You may find it a little awkward to just go inside and ask for newspapers. It’s probably easier to start with businesses you regularly frequent that know you who are or at least know your face.

Or consider asking people you know who work at places like this to see if they can pick up the coupon inserts for you.

6. Look Around Your Mailbox

I already mentioned that you may get coupons in the mail.

But if you live in an apartment complex or anywhere where lots of people live or work in the same building (condo, dormitory, high-rise building, etc.), you’ll want to check the mail area for unwanted coupons.

People who live in or work in the building will no doubt leave their coupon inserts behind, especially if there’s a dedicated spot for recycling near the mail.

Of course, you can always check the recycling area in the building, as well. Just be sure you get permission before you start your search.

And speaking of mail, another place you can check – especially if you rent a post office box – is the post office. All those mailers that go to the neighborhoods in your area may also get delivered to post office boxes.

Check the common area around the boxes to see if people have left their unwanted inserts out for others to take.

7. Contact Your Local Recycling Center

Speaking of recycling, another place to look for free newspaper coupons is your local recycling center. This is one step up from dumpster diving in that the paper is typically separated so it might not be as gross.

But even if you get permission to look through the paper bins at a recycling center, there’s no guarantee that you’ll easily find coupons. The paper will probably be all mixed together, so it may be like looking for a needle in a haystack.

Not sure where your local recycling center is? Earth911 has a comprehensive database of local recycling centers with over 100,000 listings across the country.

8. Check with Local Schools

When I was in middle school and high school, I remember that my school subscribed to the newspaper so that we could keep up on current events.

I specifically remember one year in which we were required to look through the newspaper every day and save clippings that pertained to a specific subject of our choosing.

It’s likely that schools near you may continue to subscribe to the newspaper so that their students can stay informed and engaged with local and national news.

Again, it’s a little weird to just go into a school and ask for their newspaper coupon inserts, but if you have a connection to a particular school, it’s worth a shot.

9. Go to the Dollar Store

OK, so this one isn’t free, but $1 is close enough, right?

Many dollar stores like Dollar Tree sell the Sunday newspaper for just $1. Some stores may limit the number of papers you can buy, but you’re probably only interested in a few copies, anyway.

Just be sure to check the paper before you buy to make sure the coupon inserts are included.

10. Get a Discounted Subscription

Again, not free…but if you want a guaranteed way to get the coupon inserts each week, signing up for your own subscription is the way to go.

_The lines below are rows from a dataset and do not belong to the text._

## src/hdl/btjaf_pkg.sv

```systemverilog
// btjaf_pkg: types, constants and state codes for the burst trim jump average filter
// no dependencies; imported by every module of the block but btjaf_ram

`default_nettype none

package btjaf_pkg;

    localparam int WINDOW_DEF      = 6;
    localparam int CHANNELS_DEF    = 2;
    localparam int MAX_BURST       = 10;
    localparam int RESET_BURST     = 5;
    localparam int RESET_THRESHOLD = 300;
    localparam int RESET_LAST_MM   = 300;
    localparam int Q_DEPTH         = 2;

    localparam int MM_W   = 16;
    localparam int BCNT_W = 4;
    localparam int BSUM_W = 20;
    localparam int CH_W   = 2;

    typedef enum logic [0:0] {
        CFG_SAMPLES_PER_BURST = 1'b0,
        CFG_JUMP_THRESHOLD    = 1'b1
    } t_cfg_idx;

    typedef struct packed {
        logic [MM_W-1:0] sample_mm;
        logic            sample_valid;
        logic [CH_W-1:0] channel;
    } t_in_item;

    typedef struct packed {
        logic [MM_W-1:0] filtered_mm;
        logic            out_channel;
    } t_out_item;

    typedef struct packed {
        logic [BCNT_W-1:0] samples_per_burst;
        logic [MM_W-1:0]   jump_threshold_mm;
    } t_cfg;

    // closed burst handed from front to back
    typedef struct packed {
        logic [CH_W-1:0]   chan;
        logic [BCNT_W-1:0] vcnt;
        logic [MM_W-1:0]   bmin;
        logic [MM_W-1:0]   bmax;
        logic [BSUM_W-1:0] bsum;
    } t_burst;

    typedef enum logic [2:0] {
        S_IDLE,
        S_TRIM,
        S_DIV,
        S_JUMP,
        S_WRITE,
        S_RD,
        S_ACC,
        S_OUT
    } t_state;

endpackage

`default_nettype wire

```

## src/hdl/btjaf_ram.sv

```systemverilog
// btjaf_ram: generic single-write, single-read RAM with registered read data
// no dependencies

`default_nettype none

module btjaf_ram #(
    parameter int WIDTH  = 16,
    parameter int DEPTH  = 12,
    parameter int ADDR_W = (DEPTH > 1) ? $clog2(DEPTH) : 1
) (
    input  logic              i_clk,
    input  logic              i_we,
    input  logic [ADDR_W-1:0] i_waddr,
    input  logic [WIDTH-1:0]  i_wdata,
    input  logic [ADDR_W-1:0] i_raddr,
    output logic [WIDTH-1:0]  o_rdata
);

    logic [WIDTH-1:0] r_mem [DEPTH];
    logic [WIDTH-1:0] r_rdata;

    always_ff @(posedge i_clk) begin
        if (i_we) begin
            r_mem[i_waddr] <= i_wdata;
        end
        r_rdata <= r_mem[i_raddr];
    end

    assign o_rdata = r_rdata;

endmodule

`default_nettype wire

```

## src/hdl/btjaf_front.sv

```systemverilog
// btjaf_front: accepts samples, keeps per-channel burst min, max, sum and counts
// depends on btjaf_pkg; pushes each closed burst into btjaf_queue

`default_nettype none

module btjaf_front import btjaf_pkg::*; #(
    parameter int CHANNELS = CHANNELS_DEF
) (
    input  logic     i_clk,
    input  logic     i_rst_n,
    input  t_cfg     i_cfg,
    input  logic     i_valid,
    output logic     o_stall,
    input  t_in_item i_in,
    output logic     o_push,
    output t_burst   o_burst,
    input  logic     i_full
);

    localparam int CIW = (CHANNELS > 1) ? $clog2(CHANNELS) : 1;

    logic [BCNT_W-1:0] r_cnt  [CHANNELS];
    logic [BCNT_W-1:0] r_vcnt [CHANNELS];
    logic [MM_W-1:0]   r_min  [CHANNELS];
    logic [MM_W-1:0]   r_max  [CHANNELS];
    logic [BSUM_W-1:0] r_sum  [CHANNELS];

    logic [CH_W-1:0]   chan;
    logic [CIW-1:0]    ci;
    logic [BCNT_W-1:0] len;
    logic [BCNT_W:0]   cnt_inc;
    logic              accept;
    logic              close;
    logic [BCNT_W-1:0] n_vcnt;
    logic [MM_W-1:0]   n_min;
    logic [MM_W-1:0]   n_max;
    logic [BSUM_W-1:0] n_sum;

    always_comb begin
        chan = (int'(i_in.channel) >= CHANNELS) ? CH_W'(CHANNELS - 1) : i_in.channel;
        ci   = chan[CIW-1:0];

        // clamp burst length to 1..MAX_BURST
        if (i_cfg.samples_per_burst == '0) begin
            len = BCNT_W'(1);
        end else if (int'(i_cfg.samples_per_burst) > MAX_BURST) begin
            len = BCNT_W'(MAX_BURST);
        end else begin
            len = i_cfg.samples_per_burst;
        end

        n_vcnt = r_vcnt[ci];
        n_min  = r_min[ci];
        n_max  = r_max[ci];
        n_sum  = r_sum[ci];
        if (i_in.sample_valid) begin
            if (i_in.sample_mm < r_min[ci]) begin
                n_min = i_in.sample_mm;
            end
            if (i_in.sample_mm > r_max[ci]) begin
                n_max = i_in.sample_mm;
            end
            n_sum  = r_sum[ci] + BSUM_W'(i_in.sample_mm);
            n_vcnt = r_vcnt[ci] + BCNT_W'(1);
        end

        cnt_inc = {1'b0, r_cnt[ci]} + (BCNT_W + 1)'(1);
        close   = cnt_inc >= {1'b0, len};
        accept  = i_valid && !i_full;

        o_stall = i_full;
        o_push  = accept && close;
        o_burst = '{chan: chan, vcnt: n_vcnt, bmin: n_min, bmax: n_max, bsum: n_sum};
    end

    always_ff @(posedge i_clk) begin
        if (!i_rst_n) begin
            for (int c = 0; c < CHANNELS; c++) begin
                r_cnt[c]  <= '0;
                r_vcnt[c] <= '0;
                r_min[c]  <= '1;
                r_max[c]  <= '0;
                r_sum[c]  <= '0;
            end
        end else if (accept) begin
            if (close) begin
                r_cnt[ci]  <= '0;
                r_vcnt[ci] <= '0;
                r_min[ci]  <= '1;
                r_max[ci]  <= '0;
                r_sum[ci]  <= '0;
            end else begin
                r_cnt[ci]  <= cnt_inc[BCNT_W-1:0];
                r_vcnt[ci] <= n_vcnt;
                r_min[ci]  <= n_min;
                r_max[ci]  <= n_max;
                r_sum[ci]  <= n_sum;
            end
        end
    end

endmodule

`default_nettype wire

```

## src/hdl/btjaf_queue.sv

```systemverilog
// btjaf_queue: short queue of closed bursts between front and back
// depends on btjaf_pkg

`default_nettype none

module btjaf_queue import btjaf_pkg::*; (
    input  logic   i_clk,
    input  logic   i_rst_n,
    input  logic   i_push,
    input  t_burst i_data,
    output logic   o_full,
    input  logic   i_pop,
    output t_burst o_data,
    output logic   o_empty
);

    localparam int QPW = (Q_DEPTH > 1) ? $clog2(Q_DEPTH) : 1;
    localparam int QCW = $clog2(Q_DEPTH + 1);

    t_burst         r_mem [Q_DEPTH];
    logic [QPW-1:0] r_wp;
    logic [QPW-1:0] r_rp;
    logic [QCW-1:0] r_count;

    function automatic logic [QPW-1:0] f_next(input logic [QPW-1:0] p);
        logic [QPW-1:0] nx;
        nx = (p == QPW'(Q_DEPTH - 1)) ? '0 : p + QPW'(1);
        return nx;
    endfunction

    assign o_full  = (r_count == QCW'(Q_DEPTH));
    assign o_empty = (r_count == '0);
    assign o_data  = r_mem[r_rp];

    always_ff @(posedge i_clk) begin
        if (i_push) begin
            r_mem[r_wp] <= i_data;
        end
    end

    always_ff @(posedge i_clk) begin
        if (!i_rst_n) begin
            r_wp    <= '0;
            r_rp    <= '0;
            r_count <= '0;
        end else begin
            if (i_push) begin
                r_wp <= f_next(r_wp);
            end
            if (i_pop) begin
                r_rp <= f_next(r_rp);
            end
            if (i_push && !i_pop) begin
                r_count <= r_count + QCW'(1);
            end else if (!i_push && i_pop) begin
                r_count <= r_count - QCW'(1);
            end
        end
    end

    assert property (@(posedge i_clk) disable iff (!i_rst_n) o_full |-> !i_push)
        else $error("burst pushed into full queue");
    assert property (@(posedge i_clk) disable iff (!i_rst_n) o_empty |-> !i_pop)
        else $error("burst popped from empty queue");

endmodule

`default_nettype wire

```

## src/hdl/btjaf_back.sv

```systemverilog
// btjaf_back: trimmed mean (plain mean under three samples), jump check, window store and window average per burst
// depends on btjaf_pkg and btjaf_ram; one shared restoring divider, one bit a cycle

`default_nettype none

module btjaf_back import btjaf_pkg::*; #(
    parameter int WINDOW   = WINDOW_DEF,
    parameter int CHANNELS = CHANNELS_DEF
) (
    input  logic      i_clk,
    input  logic      i_rst_n,
    input  t_cfg      i_cfg,
    input  logic      i_empty,
    output logic      o_pop,
    input  t_burst    i_burst,
    output logic      o_valid,
    input  logic      i_stall,
    output t_out_item o_out
);

    localparam int CIW    = (CHANNELS > 1) ? $clog2(CHANNELS) : 1;
    localparam int PW     = (WINDOW > 1) ? $clog2(WINDOW) : 1;
    localparam int WCW    = $clog2(WINDOW + 1);
    localparam int DEPTH  = CHANNELS * WINDOW;
    localparam int AW     = (DEPTH > 1) ? $clog2(DEPTH) : 1;
    localparam int WSUM_W = MM_W + WCW;
    localparam int DN_W   = (BSUM_W > WSUM_W) ? BSUM_W : WSUM_W;
    localparam int DD_W   = (BCNT_W > WCW) ? BCNT_W : WCW;
    localparam int DC_W   = $clog2(DN_W + 1);

    t_state           r_state, n_state;
    t_burst           r_burst, n_burst;
    logic [DN_W-1:0]  r_div_n, n_div_n;
    logic [DD_W-1:0]  r_div_d, n_div_d;
    logic [DD_W-1:0]  r_rem, n_rem;
    logic [DC_W-1:0]  r_div_cnt, n_div_cnt;
    logic             r_div_win, n_div_win;
    logic [MM_W-1:0]  r_val, n_val;
    logic [WCW-1:0]   r_cnt, n_cnt;
    logic [PW-1:0]    r_idx, n_idx;
    logic [WSUM_W-1:0] r_acc, n_acc;
    t_out_item        r_out, n_out;
    logic             r_out_valid, n_out_valid;

    logic [MM_W-1:0]  r_last  [CHANNELS];
    logic             r_first [CHANNELS];
    logic [PW-1:0]    r_pos   [CHANNELS];
    logic             r_full  [CHANNELS];

    logic             set_last;
    logic             step_pos;
    logic             wrap;

    logic [CIW-1:0]   ci;
    logic [DD_W:0]    div_shift;
    logic             div_ge;
    logic [DD_W-1:0]  div_rem;
    logic [BSUM_W-1:0] tsum;
    logic [MM_W-1:0]  quot;
    logic [MM_W-1:0]  last;
    logic [MM_W-1:0]  diff;
    logic [WSUM_W-1:0] acc_sum;

    logic             ram_we;
    logic [AW-1:0]    ram_waddr;
    logic [AW-1:0]    ram_raddr;
    logic [MM_W-1:0]  ram_rdata;

    btjaf_ram #(
        .WIDTH (MM_W),
        .DEPTH (DEPTH),
        .ADDR_W(AW)
    ) u_window (
        .i_clk  (i_clk),
        .i_we   (ram_we),
        .i_waddr(ram_waddr),
        .i_wdata(r_val),
        .i_raddr(ram_raddr),
        .o_rdata(ram_rdata)
    );

    always_comb begin
        ci   = r_burst.chan[CIW-1:0];
        last = r_last[ci];
        quot = r_div_n[MM_W-1:0];
        diff = (quot >= last) ? quot - last : last - quot;
        wrap = (r_pos[ci] == PW'(WINDOW - 1));
        tsum = r_burst.bsum - BSUM_W'(r_burst.bmin) - BSUM_W'(r_burst.bmax);
        acc_sum = r_acc + WSUM_W'(ram_rdata);

        div_shift = {r_rem, r_div_n[DN_W-1]};
        div_ge    = div_shift >= {1'b0, r_div_d};
        div_rem   = div_ge ? DD_W'(div_shift - {1'b0, r_div_d}) : div_shift[DD_W-1:0];

        ram_waddr = AW'(int'(ci) * WINDOW + int'(r_pos[ci]));
        ram_raddr = AW'(int'(ci) * WINDOW + int'(r_idx));
        ram_we    = 1'b0;
        o_pop     = 1'b0;
        set_last  = 1'b0;
        step_pos  = 1'b0;

        n_state     = r_state;
        n_burst     = r_burst;
        n_div_n     = r_div_n;
        n_div_d     = r_div_d;
        n_rem       = r_rem;
        n_div_cnt   = r_div_cnt;
        n_div_win   = r_div_win;
        n_val       = r_val;
        n_cnt       = r_cnt;
        n_idx       = r_idx;
        n_acc       = r_acc;
        n_out       = r_out;
        n_out_valid = r_out_valid && i_stall;

        unique case (r_state)
            S_IDLE: begin
                if (!i_empty) begin
                    o_pop   = 1'b1;
                    n_burst = i_burst;
                    n_state = S_TRIM;
                end
            end
            S_TRIM: begin
                if (r_burst.vcnt == '0) begin
                    n_val   = last;
                    n_state = S_WRITE;
                end else begin
                    if (r_burst.vcnt >= BCNT_W'(3)) begin
                        n_div_n = DN_W'(tsum);
                        n_div_d = DD_W'(r_burst.vcnt - BCNT_W'(2));
                    end else begin
                        n_div_n = DN_W'(r_burst.bsum);
                        n_div_d = DD_W'(r_burst.vcnt);
                    end
                    n_rem     = '0;
                    n_div_cnt = DC_W'(DN_W - 1);
                    n_div_win = 1'b0;
                    n_state   = S_DIV;
                end
            end
            S_DIV: begin
                n_rem     = div_rem;
                n_div_n   = {r_div_n[DN_W-2:0], div_ge};
                n_div_cnt = r_div_cnt - DC_W'(1);
                if (r_div_cnt == '0) begin
                    n_state = r_div_win ? S_OUT : S_JUMP;
                end
            end
            S_JUMP: begin
                if (r_first[ci]) begin
                    n_val    = quot;
                    set_last = 1'b1;
                end else if (diff > i_cfg.jump_threshold_mm && diff > (last >> 1)) begin
                    n_val = last;
                end else begin
                    n_val    = quot;
                    set_last = 1'b1;
                end
                n_state = S_WRITE;
            end
            S_WRITE: begin
                ram_we   = 1'b1;
                step_pos = 1'b1;
                n_cnt    = (wrap || r_full[ci]) ? WCW'(WINDOW)
                                                : WCW'(r_pos[ci]) + WCW'(1);
                n_idx    = '0;
                n_acc    = '0;
                n_state  = S_RD;
            end
            S_RD: begin
                n_state = S_ACC;
            end
            S_ACC: begin
                n_acc = acc_sum;
                if (WCW'(r_idx) + WCW'(1) == r_cnt) begin
                    n_div_n   = DN_W'(acc_sum);
                    n_div_d   = DD_W'(r_cnt);
                    n_rem     = '0;
                    n_div_cnt = DC_W'(DN_W - 1);
                    n_div_win = 1'b1;
                    n_state   = S_DIV;
                end else begin
                    n_idx   = r_idx + PW'(1);
                    n_state = S_RD;
                end
            end
            S_OUT: begin
                if (!r_out_valid || !i_stall) begin
                    n_out_valid = 1'b1;
                    n_out       = '{filtered_mm: quot, out_channel: r_burst.chan[0]};
                    n_state     = S_IDLE;
                end
            end
            default: begin
                n_state = S_IDLE;
            end
        endcase
    end

    always_ff @(posedge i_clk) begin
        if (!i_rst_n) begin
            r_state     <= S_IDLE;
            r_out_valid <= 1'b0;
            for (int c = 0; c < CHANNELS; c++) begin
                r_last[c]  <= MM_W'(RESET_LAST_MM);
                r_first[c] <= 1'b1;
                r_pos[c]   <= '0;
                r_full[c]  <= 1'b0;
            end
        end else begin
            r_state     <= n_state;
            r_out_valid <= n_out_valid;
            if (set_last) begin
                r_last[ci]  <= quot;
                r_first[ci] <= 1'b0;
            end
            if (step_pos) begin
                r_pos[ci] <= wrap ? '0 : r_pos[ci] + PW'(1);
                if (wrap) begin
                    r_full[ci] <= 1'b1;
                end
            end
        end
    end

    always_ff @(posedge i_clk) begin
        r_burst   <= n_burst;
        r_div_n   <= n_div_n;
        r_div_d   <= n_div_d;
        r_rem     <= n_rem;
        r_div_cnt <= n_div_cnt;
        r_div_win <= n_div_win;
        r_val     <= n_val;
        r_cnt     <= n_cnt;
        r_idx     <= n_idx;
        r_acc     <= n_acc;
        r_out     <= n_out;
    end

    assign o_valid = r_out_valid;
    assign o_out   = r_out;

    assert property (@(posedge i_clk) disable iff (!i_rst_n)
        (r_state == S_DIV) |-> (r_div_d != '0))
        else $error("divide by zero");
    assert property (@(posedge i_clk) disable iff (!i_rst_n)
        (r_state == S_RD) |-> (WCW'(r_idx) < r_cnt))
        else $error("window read past filled entries");
    assert property (@(posedge i_clk) disable iff (!i_rst_n)
        (r_state == S_ACC) |-> (r_cnt != '0 && int'(r_cnt) <= WINDOW))
        else $error("window count out of range");
    assert property (@(posedge i_clk) disable iff (!i_rst_n)
        (r_state == S_OUT && !r_out_valid) |=> o_valid)
        else $error("result not loaded into output register");

endmodule

`default_nettype wire

```

## src/hdl/burst_trim_jump_average_filter.sv

```systemverilog
// samples are taken one per cycle while the queue is not full; a closing sample queues its burst
// the back end works on one burst at a time and pops the next only after the last result;
// its run is set by the bit-serial divider and the window read port, reading n filled entries
// result goes to the output register once that is free; two bursts can wait in the queue
// synchronous active-low reset: burst state, last values (300), window position cleared, config
// back to length 5 and threshold 300; window store is not cleared, each entry read after written

`default_nettype none

module burst_trim_jump_average_filter import btjaf_pkg::*; #(
    parameter int WINDOW   = WINDOW_DEF,
    parameter int CHANNELS = CHANNELS_DEF
) (
    input  logic              i_clk,
    input  logic              i_rst_n,
    input  logic              i_valid,
    output logic              o_stall,
    input  t_in_item          i_in,
    output logic              o_valid,
    input  logic              i_stall,
    output t_out_item         o_out,
    input  logic              i_cfg_we,
    input  logic [0:0]        i_cfg_idx,
    input  logic [MM_W-1:0]   i_cfg_wdata
);

    logic [BCNT_W-1:0] r_spb;
    logic [MM_W-1:0]   r_thr;
    t_cfg              cfg;

    logic   push;
    logic   pop;
    logic   full;
    logic   empty;
    t_burst q_in;
    t_burst q_out;

    always_ff @(posedge i_clk) begin
        if (!i_rst_n) begin
            r_spb <= BCNT_W'(RESET_BURST);
            r_thr <= MM_W'(RESET_THRESHOLD);
        end else if (i_cfg_we) begin
            if (i_cfg_idx == CFG_SAMPLES_PER_BURST) begin
                r_spb <= i_cfg_wdata[BCNT_W-1:0];
            end else if (i_cfg_idx == CFG_JUMP_THRESHOLD) begin
                r_thr <= i_cfg_wdata;
            end
        end
    end

    assign cfg = '{samples_per_burst: r_spb, jump_threshold_mm: r_thr};

    btjaf_front #(
        .CHANNELS(CHANNELS)
    ) u_front (
        .i_clk  (i_clk),
        .i_rst_n(i_rst_n),
        .i_cfg  (cfg),
        .i_valid(i_valid),
        .o_stall(o_stall),
        .i_in   (i_in),
        .o_push (push),
        .o_burst(q_in),
        .i_full (full)
    );

    btjaf_queue u_queue (
        .i_clk  (i_clk),
        .i_rst_n(i_rst_n),
        .i_push (push),
        .i_data (q_in),
        .o_full (full),
        .i_pop  (pop),
        .o_data (q_out),
        .o_empty(empty)
    );

    btjaf_back #(
        .WINDOW  (WINDOW),
        .CHANNELS(CHANNELS)
    ) u_back (
        .i_clk  (i_clk),
        .i_rst_n(i_rst_n),
        .i_cfg  (cfg),
        .i_empty(empty),
        .o_pop  (pop),
        .i_burst(q_out),
        .o_valid(o_valid),
        .i_stall(i_stall),
        .o_out  (o_out)
    );

endmodule

`default_nettype wire
```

DiscountedNewspapers.com offers discounted subscriptions to over 400 national and local newspapers like USA Today, The Washington Post, the Minneapolis Star Tribune, St. Louis Post-Dispatch, and more.

Other Sources of Free Coupons

I’ve been using coupons for over a decade now, and I can’t help but let you in on a few secrets. Here’s a big one: the newspaper isn’t the only way to get free coupons. In fact, it’s not even the best way.

If you’re wondering, “Where can I get coupons?” the newspaper is just one option. Other ideas include:

  • Grocery Store Websites – many have digital coupons that you can add to your store rewards card
  • Printable Coupon Websites like Coupons.com, PGGoodEveryday.com, and Pillsbury.com
  • Best Coupon Apps like Ibotta and Checkout 51
  • and lots more!

Another tip: Using coupons doesn’t save you money if you’re buying something just because you have a coupon for it. There’s a better way, and I outline it in this tutorial on Couponing for Beginners.


Getting a stash of free newspaper coupons is a great way to get started with your couponing journey.

Try one or more of these methods and see how much you save – not just with the coupons, but also with not having to buy the paper yourself.